Directions: In the entries below, find the line with "2_1_floorplan: 128000 / 218" and the line with "4_1_cts: 147000 / 30.2". Reproduce those two lines and every line between them exactly, and nothing more.
=== Section Start ===
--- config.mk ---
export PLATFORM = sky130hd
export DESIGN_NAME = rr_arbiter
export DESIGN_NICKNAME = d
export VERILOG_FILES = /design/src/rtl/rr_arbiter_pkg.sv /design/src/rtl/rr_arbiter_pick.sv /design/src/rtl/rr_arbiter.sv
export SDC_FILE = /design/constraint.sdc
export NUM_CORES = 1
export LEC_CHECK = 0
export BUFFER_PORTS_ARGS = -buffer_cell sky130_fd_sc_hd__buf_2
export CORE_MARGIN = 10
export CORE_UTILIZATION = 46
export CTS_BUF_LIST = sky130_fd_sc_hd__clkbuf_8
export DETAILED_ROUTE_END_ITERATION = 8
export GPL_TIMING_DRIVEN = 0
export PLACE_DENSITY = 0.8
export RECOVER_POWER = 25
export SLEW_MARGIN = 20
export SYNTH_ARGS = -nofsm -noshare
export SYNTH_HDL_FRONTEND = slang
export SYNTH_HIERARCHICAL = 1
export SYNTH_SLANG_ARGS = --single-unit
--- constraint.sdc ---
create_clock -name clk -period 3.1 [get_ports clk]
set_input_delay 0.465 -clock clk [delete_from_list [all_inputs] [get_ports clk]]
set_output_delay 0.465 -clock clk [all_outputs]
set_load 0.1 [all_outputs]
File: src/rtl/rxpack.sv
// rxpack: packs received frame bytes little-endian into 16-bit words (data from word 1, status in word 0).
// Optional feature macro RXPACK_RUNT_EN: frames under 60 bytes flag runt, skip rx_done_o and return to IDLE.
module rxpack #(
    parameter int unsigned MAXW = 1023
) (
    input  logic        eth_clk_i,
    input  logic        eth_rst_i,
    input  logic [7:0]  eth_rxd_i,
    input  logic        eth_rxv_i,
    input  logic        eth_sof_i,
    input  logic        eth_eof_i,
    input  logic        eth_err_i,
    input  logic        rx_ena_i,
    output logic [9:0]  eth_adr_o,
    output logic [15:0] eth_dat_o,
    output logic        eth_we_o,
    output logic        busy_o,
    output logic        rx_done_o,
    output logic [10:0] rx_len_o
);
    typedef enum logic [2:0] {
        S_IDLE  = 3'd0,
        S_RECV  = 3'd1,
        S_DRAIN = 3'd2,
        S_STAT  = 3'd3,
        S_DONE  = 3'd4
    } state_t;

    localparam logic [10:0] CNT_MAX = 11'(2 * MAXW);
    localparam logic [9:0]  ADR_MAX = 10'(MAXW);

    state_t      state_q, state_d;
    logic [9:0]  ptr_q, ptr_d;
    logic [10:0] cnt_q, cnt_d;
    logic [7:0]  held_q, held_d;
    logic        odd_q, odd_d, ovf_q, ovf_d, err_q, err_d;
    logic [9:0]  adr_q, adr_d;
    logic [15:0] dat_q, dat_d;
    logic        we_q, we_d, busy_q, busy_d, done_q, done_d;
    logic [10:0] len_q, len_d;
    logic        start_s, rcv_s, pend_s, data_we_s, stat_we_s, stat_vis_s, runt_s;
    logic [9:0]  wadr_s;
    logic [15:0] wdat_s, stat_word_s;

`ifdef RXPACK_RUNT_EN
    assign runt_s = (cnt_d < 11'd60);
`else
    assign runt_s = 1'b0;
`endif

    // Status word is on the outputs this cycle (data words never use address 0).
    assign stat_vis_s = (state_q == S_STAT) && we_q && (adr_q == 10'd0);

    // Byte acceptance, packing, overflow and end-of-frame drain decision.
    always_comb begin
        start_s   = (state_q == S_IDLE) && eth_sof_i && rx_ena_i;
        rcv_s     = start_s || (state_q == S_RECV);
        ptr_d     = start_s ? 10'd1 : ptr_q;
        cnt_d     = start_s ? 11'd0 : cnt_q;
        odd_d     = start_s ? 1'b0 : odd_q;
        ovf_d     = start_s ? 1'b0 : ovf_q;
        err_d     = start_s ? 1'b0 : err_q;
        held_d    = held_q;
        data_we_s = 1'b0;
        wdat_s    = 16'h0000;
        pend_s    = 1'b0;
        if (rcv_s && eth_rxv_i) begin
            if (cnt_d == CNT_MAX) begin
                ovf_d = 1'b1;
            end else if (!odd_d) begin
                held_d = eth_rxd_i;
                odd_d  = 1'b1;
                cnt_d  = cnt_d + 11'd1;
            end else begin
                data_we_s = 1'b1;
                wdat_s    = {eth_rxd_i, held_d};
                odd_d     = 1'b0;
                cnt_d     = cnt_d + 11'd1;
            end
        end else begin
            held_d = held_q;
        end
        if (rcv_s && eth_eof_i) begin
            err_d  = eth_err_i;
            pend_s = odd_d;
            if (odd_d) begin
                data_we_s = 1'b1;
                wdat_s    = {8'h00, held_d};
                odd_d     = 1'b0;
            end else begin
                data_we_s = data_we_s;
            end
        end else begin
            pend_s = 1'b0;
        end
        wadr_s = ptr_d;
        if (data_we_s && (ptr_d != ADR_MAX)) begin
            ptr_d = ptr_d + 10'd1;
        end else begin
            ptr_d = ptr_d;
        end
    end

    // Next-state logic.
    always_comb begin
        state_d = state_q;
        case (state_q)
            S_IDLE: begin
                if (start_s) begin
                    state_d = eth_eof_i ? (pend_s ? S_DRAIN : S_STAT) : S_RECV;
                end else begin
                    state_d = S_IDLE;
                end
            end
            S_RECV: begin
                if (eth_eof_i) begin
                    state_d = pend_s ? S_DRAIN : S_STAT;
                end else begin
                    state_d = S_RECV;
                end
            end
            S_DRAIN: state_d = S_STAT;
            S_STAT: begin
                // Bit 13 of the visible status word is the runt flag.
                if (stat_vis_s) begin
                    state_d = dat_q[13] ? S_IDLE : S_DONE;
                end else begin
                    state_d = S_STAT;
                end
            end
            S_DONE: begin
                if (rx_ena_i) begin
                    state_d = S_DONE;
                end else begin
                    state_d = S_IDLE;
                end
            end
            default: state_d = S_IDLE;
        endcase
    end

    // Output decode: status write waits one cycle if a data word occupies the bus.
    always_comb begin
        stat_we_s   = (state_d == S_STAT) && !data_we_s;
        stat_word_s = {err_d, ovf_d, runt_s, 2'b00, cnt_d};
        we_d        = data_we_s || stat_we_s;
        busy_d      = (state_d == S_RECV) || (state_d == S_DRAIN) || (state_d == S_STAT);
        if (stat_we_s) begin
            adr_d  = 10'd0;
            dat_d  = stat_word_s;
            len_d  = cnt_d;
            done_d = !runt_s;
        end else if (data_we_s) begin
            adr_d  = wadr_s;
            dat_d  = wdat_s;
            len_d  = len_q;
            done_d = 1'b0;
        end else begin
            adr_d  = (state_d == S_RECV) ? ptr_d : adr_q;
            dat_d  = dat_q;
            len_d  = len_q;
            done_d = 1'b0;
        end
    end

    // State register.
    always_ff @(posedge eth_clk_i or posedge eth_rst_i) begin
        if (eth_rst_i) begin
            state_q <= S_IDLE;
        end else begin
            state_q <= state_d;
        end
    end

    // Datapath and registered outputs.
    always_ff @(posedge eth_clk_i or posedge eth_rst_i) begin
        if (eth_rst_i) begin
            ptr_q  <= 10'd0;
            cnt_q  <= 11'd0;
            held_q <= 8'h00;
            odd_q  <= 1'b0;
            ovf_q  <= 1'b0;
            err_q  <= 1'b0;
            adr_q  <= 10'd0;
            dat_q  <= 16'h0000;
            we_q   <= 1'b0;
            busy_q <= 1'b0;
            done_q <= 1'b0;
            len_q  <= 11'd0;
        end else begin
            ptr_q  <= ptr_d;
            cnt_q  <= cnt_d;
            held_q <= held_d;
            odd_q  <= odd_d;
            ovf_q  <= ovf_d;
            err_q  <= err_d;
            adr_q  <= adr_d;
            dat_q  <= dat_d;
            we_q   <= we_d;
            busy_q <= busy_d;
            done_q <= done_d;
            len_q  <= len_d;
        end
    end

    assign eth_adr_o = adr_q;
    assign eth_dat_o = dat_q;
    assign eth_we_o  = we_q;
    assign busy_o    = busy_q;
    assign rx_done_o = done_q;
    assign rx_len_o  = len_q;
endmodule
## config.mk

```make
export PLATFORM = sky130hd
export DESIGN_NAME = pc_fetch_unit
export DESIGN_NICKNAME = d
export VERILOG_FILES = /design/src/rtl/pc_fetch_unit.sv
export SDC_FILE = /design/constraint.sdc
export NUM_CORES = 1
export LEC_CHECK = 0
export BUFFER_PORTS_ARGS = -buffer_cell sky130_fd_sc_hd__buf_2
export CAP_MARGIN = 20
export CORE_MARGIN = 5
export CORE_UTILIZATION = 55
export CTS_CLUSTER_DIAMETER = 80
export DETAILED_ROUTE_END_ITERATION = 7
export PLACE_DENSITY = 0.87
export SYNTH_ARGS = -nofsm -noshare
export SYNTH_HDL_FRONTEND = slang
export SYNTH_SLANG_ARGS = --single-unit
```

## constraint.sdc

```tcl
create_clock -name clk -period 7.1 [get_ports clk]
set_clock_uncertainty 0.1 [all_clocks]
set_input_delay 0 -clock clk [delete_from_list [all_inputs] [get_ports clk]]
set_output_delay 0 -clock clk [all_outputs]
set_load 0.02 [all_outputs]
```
=== Section End ===
=== Section Start ===
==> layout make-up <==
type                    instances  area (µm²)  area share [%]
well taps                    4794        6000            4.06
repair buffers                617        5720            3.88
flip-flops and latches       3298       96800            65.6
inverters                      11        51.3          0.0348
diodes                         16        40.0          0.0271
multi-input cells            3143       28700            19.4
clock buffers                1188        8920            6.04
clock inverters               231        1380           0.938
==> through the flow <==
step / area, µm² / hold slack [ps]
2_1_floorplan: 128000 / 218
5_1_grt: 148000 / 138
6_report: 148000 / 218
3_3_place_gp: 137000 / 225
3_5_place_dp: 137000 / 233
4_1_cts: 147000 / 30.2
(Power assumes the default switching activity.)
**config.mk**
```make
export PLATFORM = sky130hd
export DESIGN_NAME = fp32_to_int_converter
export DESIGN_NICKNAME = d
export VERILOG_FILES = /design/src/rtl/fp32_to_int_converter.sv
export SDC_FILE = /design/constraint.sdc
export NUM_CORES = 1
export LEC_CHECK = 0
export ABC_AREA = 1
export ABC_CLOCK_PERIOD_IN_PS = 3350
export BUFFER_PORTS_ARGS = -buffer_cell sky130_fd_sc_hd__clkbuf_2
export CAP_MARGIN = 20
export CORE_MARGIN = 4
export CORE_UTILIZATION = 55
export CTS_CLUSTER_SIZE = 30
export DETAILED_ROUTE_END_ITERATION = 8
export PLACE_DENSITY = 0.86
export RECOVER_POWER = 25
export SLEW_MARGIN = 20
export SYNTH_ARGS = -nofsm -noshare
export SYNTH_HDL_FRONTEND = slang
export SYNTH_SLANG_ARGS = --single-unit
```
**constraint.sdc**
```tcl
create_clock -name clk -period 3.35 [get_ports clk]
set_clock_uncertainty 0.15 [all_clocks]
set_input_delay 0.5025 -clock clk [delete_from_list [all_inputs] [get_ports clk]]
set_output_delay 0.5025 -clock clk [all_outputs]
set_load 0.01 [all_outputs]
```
=== Section End ===
=== Section Start ===
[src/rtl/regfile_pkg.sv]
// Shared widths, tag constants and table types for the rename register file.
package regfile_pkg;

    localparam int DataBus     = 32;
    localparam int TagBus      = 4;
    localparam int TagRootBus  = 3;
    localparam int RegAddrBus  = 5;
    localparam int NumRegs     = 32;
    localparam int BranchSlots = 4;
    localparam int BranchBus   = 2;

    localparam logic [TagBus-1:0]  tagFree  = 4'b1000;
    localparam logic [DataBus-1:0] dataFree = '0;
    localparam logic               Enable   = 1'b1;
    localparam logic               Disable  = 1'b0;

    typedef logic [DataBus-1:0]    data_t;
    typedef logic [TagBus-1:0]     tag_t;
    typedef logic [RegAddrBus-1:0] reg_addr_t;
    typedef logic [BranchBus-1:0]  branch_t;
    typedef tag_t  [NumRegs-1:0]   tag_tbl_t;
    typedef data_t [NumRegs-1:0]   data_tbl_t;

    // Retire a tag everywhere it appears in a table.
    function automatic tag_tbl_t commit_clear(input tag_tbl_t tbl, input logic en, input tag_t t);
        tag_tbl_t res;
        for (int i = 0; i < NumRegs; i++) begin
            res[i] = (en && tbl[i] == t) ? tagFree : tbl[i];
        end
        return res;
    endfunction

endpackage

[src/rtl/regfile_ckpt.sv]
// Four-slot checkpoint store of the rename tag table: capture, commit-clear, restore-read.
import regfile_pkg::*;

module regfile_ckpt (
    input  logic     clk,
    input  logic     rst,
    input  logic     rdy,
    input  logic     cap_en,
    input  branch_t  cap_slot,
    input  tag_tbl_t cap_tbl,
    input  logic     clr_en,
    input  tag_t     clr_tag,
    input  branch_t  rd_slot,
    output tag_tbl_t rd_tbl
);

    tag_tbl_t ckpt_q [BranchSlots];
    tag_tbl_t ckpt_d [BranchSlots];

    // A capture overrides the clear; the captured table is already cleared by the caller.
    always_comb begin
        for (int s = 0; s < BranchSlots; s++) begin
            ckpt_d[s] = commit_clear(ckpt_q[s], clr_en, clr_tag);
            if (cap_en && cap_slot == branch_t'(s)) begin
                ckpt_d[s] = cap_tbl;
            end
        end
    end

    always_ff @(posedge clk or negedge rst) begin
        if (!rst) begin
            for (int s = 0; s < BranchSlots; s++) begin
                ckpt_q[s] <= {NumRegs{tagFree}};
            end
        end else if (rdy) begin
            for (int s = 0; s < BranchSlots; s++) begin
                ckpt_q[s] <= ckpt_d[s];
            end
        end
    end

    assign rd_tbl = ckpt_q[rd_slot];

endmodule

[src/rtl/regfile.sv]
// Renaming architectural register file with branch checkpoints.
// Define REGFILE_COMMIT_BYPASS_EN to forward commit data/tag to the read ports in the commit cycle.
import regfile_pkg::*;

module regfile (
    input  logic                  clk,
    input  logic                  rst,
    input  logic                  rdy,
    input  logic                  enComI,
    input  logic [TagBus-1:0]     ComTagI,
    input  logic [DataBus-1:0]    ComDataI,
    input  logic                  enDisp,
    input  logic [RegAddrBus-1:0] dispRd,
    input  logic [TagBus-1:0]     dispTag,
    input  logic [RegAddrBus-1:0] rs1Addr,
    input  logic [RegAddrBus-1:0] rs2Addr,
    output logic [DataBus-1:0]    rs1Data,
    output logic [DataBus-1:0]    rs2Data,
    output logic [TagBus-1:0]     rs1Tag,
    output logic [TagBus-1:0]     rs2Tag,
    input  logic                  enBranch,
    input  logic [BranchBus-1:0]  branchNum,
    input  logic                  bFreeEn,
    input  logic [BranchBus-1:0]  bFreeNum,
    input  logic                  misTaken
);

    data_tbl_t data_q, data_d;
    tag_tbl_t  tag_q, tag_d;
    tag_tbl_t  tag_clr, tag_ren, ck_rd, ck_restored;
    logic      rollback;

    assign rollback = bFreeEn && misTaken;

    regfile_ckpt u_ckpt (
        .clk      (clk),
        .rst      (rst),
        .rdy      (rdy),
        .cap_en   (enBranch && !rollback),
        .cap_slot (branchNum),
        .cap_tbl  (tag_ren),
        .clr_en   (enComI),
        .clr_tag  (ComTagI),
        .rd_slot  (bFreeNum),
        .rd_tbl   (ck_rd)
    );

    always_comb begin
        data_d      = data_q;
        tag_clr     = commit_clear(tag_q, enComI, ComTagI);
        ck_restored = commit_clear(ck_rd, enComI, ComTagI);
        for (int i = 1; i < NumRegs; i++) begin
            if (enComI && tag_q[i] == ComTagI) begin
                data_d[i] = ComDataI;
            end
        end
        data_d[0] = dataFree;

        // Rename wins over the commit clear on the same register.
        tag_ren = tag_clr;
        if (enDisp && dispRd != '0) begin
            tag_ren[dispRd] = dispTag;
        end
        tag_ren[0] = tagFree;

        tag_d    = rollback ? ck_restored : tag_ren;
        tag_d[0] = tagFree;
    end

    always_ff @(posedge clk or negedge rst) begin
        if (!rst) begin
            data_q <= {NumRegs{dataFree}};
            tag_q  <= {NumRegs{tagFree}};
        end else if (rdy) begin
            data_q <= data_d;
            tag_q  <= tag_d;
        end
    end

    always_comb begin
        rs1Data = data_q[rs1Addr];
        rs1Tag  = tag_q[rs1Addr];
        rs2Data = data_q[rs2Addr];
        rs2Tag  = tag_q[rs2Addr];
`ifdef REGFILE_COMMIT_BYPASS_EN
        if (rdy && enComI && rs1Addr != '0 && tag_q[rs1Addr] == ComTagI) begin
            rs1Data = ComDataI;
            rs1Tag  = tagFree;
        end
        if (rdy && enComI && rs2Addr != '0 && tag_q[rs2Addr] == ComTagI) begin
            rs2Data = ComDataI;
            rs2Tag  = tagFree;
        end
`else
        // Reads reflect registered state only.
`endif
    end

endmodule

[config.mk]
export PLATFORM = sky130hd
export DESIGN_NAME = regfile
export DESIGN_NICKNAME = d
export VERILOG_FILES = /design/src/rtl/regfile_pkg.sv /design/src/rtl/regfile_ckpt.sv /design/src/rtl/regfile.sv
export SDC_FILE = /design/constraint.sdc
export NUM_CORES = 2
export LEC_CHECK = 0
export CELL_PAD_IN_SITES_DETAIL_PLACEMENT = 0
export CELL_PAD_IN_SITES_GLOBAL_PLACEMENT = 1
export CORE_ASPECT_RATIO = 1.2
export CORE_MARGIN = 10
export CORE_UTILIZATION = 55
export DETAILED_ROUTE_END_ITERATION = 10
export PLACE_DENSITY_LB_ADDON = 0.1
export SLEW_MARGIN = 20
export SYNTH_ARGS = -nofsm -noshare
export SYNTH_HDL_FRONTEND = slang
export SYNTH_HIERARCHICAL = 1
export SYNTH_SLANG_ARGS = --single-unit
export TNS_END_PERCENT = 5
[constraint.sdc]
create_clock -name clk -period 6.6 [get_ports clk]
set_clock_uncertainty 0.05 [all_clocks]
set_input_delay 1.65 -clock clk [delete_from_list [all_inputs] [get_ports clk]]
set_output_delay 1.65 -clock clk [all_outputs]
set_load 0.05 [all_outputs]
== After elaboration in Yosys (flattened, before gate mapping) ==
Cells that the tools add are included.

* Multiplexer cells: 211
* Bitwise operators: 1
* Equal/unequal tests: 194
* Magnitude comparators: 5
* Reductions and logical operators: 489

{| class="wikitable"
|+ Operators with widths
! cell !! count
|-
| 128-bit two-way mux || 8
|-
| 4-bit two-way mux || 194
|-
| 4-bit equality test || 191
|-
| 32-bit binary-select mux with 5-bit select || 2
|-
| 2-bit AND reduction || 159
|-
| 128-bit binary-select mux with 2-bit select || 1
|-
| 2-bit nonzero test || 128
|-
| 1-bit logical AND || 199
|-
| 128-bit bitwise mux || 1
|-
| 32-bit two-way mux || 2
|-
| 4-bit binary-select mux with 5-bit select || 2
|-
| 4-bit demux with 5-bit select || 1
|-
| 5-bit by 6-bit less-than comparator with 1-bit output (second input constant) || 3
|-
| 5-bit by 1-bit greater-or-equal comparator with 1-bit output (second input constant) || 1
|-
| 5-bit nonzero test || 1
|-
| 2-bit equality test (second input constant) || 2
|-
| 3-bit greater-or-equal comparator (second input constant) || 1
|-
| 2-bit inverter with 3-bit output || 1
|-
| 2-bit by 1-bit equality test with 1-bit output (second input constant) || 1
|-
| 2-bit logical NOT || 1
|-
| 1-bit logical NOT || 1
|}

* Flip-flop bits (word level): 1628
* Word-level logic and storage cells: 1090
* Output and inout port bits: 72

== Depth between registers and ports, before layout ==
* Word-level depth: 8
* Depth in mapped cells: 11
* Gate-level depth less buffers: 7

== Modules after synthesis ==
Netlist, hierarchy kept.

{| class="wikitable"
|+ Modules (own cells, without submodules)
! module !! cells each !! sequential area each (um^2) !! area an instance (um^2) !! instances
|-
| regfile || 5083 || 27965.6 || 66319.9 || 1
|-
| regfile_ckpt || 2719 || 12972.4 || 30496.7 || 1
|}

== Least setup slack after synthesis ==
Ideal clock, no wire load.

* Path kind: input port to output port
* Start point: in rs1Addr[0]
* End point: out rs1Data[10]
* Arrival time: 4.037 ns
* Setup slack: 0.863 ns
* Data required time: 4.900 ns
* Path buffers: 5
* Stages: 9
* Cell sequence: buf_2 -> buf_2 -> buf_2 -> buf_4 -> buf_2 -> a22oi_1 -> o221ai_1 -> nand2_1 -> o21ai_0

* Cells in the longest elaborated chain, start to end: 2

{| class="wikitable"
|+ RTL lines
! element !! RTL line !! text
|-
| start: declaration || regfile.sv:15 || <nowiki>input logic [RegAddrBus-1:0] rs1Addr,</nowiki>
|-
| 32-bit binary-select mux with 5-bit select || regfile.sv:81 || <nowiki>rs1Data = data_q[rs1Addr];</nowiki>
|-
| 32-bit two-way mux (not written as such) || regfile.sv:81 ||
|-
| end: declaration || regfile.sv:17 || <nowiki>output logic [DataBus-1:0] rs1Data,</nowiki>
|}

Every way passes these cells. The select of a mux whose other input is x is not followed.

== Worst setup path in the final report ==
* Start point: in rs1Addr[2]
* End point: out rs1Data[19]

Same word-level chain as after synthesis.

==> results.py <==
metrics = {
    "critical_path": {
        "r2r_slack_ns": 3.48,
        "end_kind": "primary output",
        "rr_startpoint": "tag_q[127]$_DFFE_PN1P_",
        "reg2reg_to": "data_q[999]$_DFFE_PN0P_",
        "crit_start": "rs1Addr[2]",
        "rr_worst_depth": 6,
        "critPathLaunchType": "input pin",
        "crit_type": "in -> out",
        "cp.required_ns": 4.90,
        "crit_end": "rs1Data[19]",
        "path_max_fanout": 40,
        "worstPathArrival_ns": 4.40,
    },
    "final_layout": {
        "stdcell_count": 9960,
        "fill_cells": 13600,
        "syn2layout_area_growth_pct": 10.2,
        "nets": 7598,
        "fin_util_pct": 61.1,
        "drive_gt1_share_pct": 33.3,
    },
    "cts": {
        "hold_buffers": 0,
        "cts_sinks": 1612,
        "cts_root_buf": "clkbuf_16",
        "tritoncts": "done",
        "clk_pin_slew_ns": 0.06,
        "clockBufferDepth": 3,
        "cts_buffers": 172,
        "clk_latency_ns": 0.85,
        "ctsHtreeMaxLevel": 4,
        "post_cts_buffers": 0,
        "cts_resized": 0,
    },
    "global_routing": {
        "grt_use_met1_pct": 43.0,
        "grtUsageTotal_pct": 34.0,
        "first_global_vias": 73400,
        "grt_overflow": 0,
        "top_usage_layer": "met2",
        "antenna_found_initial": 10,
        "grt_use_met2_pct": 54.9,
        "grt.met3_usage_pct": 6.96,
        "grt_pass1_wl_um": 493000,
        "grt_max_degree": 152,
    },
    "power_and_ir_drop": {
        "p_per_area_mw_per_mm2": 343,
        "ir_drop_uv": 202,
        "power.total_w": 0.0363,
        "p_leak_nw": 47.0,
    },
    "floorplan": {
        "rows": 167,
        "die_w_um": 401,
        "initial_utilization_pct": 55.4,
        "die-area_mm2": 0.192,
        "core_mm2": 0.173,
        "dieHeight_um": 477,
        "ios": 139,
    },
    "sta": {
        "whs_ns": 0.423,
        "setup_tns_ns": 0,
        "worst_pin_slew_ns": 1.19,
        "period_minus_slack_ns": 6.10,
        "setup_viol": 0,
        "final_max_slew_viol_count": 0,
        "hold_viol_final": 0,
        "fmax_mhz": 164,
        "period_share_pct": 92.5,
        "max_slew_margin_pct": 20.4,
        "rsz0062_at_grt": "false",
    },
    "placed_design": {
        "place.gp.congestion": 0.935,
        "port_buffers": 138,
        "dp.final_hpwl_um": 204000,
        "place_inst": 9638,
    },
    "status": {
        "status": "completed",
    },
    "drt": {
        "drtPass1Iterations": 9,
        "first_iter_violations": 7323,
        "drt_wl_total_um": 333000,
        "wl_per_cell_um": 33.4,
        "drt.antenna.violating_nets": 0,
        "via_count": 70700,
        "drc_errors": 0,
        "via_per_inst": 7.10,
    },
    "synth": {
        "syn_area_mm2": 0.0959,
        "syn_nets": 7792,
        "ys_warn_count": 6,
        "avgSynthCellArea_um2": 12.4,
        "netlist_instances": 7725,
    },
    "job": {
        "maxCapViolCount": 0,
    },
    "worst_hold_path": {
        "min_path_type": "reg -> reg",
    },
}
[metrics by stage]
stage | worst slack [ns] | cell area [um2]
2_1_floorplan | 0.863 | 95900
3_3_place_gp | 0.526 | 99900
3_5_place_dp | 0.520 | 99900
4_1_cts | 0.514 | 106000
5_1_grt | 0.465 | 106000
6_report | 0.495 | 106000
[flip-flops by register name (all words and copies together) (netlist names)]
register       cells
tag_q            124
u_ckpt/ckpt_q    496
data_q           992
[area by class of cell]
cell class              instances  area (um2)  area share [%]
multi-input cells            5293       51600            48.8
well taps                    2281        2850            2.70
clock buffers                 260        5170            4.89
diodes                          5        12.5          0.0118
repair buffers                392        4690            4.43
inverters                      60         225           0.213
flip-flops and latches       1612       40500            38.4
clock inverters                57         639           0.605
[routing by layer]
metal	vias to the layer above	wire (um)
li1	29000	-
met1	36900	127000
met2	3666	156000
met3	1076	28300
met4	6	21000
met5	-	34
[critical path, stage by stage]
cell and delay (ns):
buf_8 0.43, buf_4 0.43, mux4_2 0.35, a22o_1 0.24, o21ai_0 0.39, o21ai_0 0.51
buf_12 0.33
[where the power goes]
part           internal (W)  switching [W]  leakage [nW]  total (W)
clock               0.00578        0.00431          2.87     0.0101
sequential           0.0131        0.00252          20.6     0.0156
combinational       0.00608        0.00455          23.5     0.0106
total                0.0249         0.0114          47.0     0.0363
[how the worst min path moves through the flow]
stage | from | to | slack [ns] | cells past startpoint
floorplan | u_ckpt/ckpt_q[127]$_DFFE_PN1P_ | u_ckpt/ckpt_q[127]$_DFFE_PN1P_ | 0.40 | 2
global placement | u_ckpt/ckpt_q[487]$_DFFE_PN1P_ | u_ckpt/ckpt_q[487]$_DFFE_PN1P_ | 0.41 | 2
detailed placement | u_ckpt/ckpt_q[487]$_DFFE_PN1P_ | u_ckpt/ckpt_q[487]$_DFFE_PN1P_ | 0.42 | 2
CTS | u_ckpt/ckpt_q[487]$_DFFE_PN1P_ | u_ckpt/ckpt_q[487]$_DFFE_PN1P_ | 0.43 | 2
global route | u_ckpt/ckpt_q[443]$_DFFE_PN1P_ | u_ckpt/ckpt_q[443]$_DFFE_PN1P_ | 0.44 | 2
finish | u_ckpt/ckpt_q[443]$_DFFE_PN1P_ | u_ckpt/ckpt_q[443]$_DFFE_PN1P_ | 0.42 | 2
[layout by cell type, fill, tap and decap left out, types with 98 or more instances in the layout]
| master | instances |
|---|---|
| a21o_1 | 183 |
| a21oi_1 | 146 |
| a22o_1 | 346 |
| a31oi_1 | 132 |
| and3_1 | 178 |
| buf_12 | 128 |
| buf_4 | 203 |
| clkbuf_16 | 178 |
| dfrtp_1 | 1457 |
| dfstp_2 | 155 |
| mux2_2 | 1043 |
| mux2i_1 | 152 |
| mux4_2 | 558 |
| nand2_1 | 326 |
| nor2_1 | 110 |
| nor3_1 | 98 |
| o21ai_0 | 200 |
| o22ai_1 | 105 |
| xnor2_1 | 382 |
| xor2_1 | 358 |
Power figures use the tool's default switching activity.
=== Section End ===
Result of the task:
2_1_floorplan: 128000 / 218
5_1_grt: 148000 / 138
6_report: 148000 / 218
3_3_place_gp: 137000 / 225
3_5_place_dp: 137000 / 233
4_1_cts: 147000 / 30.2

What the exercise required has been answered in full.